What to do: Scan the entries below for "buffers" and copy each line that holds it.
-------- Task material --------
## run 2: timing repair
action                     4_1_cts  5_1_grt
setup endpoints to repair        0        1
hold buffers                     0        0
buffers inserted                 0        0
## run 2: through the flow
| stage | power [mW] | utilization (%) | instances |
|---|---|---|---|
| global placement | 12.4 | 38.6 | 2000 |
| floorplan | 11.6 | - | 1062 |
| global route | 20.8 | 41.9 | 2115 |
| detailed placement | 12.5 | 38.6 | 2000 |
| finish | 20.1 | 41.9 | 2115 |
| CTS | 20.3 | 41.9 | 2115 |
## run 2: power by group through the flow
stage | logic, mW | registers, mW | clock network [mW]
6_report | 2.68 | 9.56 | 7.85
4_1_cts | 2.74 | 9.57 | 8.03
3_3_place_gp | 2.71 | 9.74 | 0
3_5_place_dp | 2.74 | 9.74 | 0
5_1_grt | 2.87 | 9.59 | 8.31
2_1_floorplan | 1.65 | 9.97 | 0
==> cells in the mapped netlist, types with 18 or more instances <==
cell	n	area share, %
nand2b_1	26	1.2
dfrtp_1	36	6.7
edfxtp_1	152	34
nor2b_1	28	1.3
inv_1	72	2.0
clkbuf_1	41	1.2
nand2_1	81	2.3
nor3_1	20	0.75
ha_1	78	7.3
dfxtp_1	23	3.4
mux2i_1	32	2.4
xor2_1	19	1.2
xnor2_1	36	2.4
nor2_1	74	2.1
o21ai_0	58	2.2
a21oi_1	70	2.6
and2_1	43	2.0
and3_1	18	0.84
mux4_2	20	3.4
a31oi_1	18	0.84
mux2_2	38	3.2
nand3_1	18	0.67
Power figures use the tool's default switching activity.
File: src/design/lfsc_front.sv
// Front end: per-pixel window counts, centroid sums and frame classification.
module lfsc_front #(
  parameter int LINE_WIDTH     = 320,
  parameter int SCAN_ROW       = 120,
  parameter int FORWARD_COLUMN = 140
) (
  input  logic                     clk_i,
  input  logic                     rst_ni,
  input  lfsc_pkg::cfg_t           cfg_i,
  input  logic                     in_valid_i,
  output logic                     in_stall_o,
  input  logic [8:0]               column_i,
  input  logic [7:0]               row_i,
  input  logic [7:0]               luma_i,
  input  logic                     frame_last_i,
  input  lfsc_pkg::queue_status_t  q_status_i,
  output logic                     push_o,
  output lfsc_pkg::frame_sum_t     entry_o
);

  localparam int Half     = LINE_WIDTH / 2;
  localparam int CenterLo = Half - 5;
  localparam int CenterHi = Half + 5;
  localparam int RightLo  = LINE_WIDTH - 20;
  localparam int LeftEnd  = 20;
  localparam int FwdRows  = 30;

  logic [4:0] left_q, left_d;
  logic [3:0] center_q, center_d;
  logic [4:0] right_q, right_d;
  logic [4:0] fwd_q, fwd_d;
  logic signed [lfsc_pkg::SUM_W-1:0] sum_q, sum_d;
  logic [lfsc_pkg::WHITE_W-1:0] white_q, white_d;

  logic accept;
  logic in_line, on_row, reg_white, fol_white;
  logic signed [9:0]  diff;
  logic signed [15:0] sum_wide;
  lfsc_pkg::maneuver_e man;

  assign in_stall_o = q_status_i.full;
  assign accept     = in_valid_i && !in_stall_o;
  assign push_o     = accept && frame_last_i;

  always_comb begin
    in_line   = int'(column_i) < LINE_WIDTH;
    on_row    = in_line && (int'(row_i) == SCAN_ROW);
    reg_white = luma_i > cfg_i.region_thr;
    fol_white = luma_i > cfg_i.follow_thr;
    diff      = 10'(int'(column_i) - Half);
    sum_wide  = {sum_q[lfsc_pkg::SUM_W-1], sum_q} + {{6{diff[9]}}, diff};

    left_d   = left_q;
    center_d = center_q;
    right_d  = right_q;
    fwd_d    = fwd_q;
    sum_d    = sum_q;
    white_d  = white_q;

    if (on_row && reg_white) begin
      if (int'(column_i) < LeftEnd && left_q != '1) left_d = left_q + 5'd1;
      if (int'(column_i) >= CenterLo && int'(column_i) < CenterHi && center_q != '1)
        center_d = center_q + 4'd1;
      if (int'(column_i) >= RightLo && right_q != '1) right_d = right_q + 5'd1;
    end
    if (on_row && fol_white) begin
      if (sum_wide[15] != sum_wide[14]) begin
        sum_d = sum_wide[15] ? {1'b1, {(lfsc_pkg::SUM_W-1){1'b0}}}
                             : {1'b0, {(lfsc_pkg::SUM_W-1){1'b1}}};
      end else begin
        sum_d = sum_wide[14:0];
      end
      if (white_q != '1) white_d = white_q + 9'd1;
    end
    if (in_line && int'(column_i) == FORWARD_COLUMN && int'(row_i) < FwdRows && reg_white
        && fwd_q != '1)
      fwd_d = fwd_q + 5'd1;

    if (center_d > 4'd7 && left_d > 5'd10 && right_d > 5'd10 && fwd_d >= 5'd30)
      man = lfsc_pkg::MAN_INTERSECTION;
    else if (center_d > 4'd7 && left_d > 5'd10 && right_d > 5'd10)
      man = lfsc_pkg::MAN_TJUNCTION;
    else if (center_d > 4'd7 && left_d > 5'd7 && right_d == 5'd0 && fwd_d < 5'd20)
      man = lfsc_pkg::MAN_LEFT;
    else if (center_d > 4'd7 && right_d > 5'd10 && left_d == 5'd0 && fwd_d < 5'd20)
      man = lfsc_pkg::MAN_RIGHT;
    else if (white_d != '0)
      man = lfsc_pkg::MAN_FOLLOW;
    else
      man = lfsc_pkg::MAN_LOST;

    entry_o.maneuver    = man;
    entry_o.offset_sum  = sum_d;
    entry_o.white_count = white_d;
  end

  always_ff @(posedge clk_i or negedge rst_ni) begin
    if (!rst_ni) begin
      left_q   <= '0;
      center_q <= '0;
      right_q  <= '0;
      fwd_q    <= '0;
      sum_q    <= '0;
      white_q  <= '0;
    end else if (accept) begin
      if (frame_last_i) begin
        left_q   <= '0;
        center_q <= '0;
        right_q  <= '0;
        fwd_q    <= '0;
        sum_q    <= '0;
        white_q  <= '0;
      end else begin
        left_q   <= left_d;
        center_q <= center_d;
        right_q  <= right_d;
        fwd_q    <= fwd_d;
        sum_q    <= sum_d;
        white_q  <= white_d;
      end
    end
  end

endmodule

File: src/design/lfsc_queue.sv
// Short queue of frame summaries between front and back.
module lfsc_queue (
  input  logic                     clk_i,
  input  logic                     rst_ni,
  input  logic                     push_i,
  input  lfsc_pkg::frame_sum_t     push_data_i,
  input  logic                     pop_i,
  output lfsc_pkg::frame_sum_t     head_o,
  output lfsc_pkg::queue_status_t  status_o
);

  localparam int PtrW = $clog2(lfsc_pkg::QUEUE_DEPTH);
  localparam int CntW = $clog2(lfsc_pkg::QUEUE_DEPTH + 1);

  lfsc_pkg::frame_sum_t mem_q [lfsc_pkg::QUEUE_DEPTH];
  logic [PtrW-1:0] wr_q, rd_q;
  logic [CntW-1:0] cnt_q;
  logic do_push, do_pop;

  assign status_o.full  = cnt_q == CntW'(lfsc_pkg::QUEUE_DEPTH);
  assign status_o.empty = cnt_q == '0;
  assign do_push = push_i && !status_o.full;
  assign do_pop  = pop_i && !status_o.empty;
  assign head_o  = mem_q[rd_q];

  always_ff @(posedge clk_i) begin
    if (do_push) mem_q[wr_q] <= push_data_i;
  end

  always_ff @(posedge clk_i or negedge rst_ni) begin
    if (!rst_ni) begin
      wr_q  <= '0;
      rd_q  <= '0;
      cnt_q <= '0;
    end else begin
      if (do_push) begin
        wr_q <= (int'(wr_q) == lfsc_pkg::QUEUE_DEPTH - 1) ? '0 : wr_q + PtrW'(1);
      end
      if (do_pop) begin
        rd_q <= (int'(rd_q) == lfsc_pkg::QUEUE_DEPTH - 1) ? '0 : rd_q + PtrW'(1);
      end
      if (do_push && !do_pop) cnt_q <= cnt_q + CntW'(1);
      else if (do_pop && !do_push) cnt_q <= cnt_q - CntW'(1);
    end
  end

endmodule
--------
Response area:
hold buffers                     0        0
buffers inserted                 0        0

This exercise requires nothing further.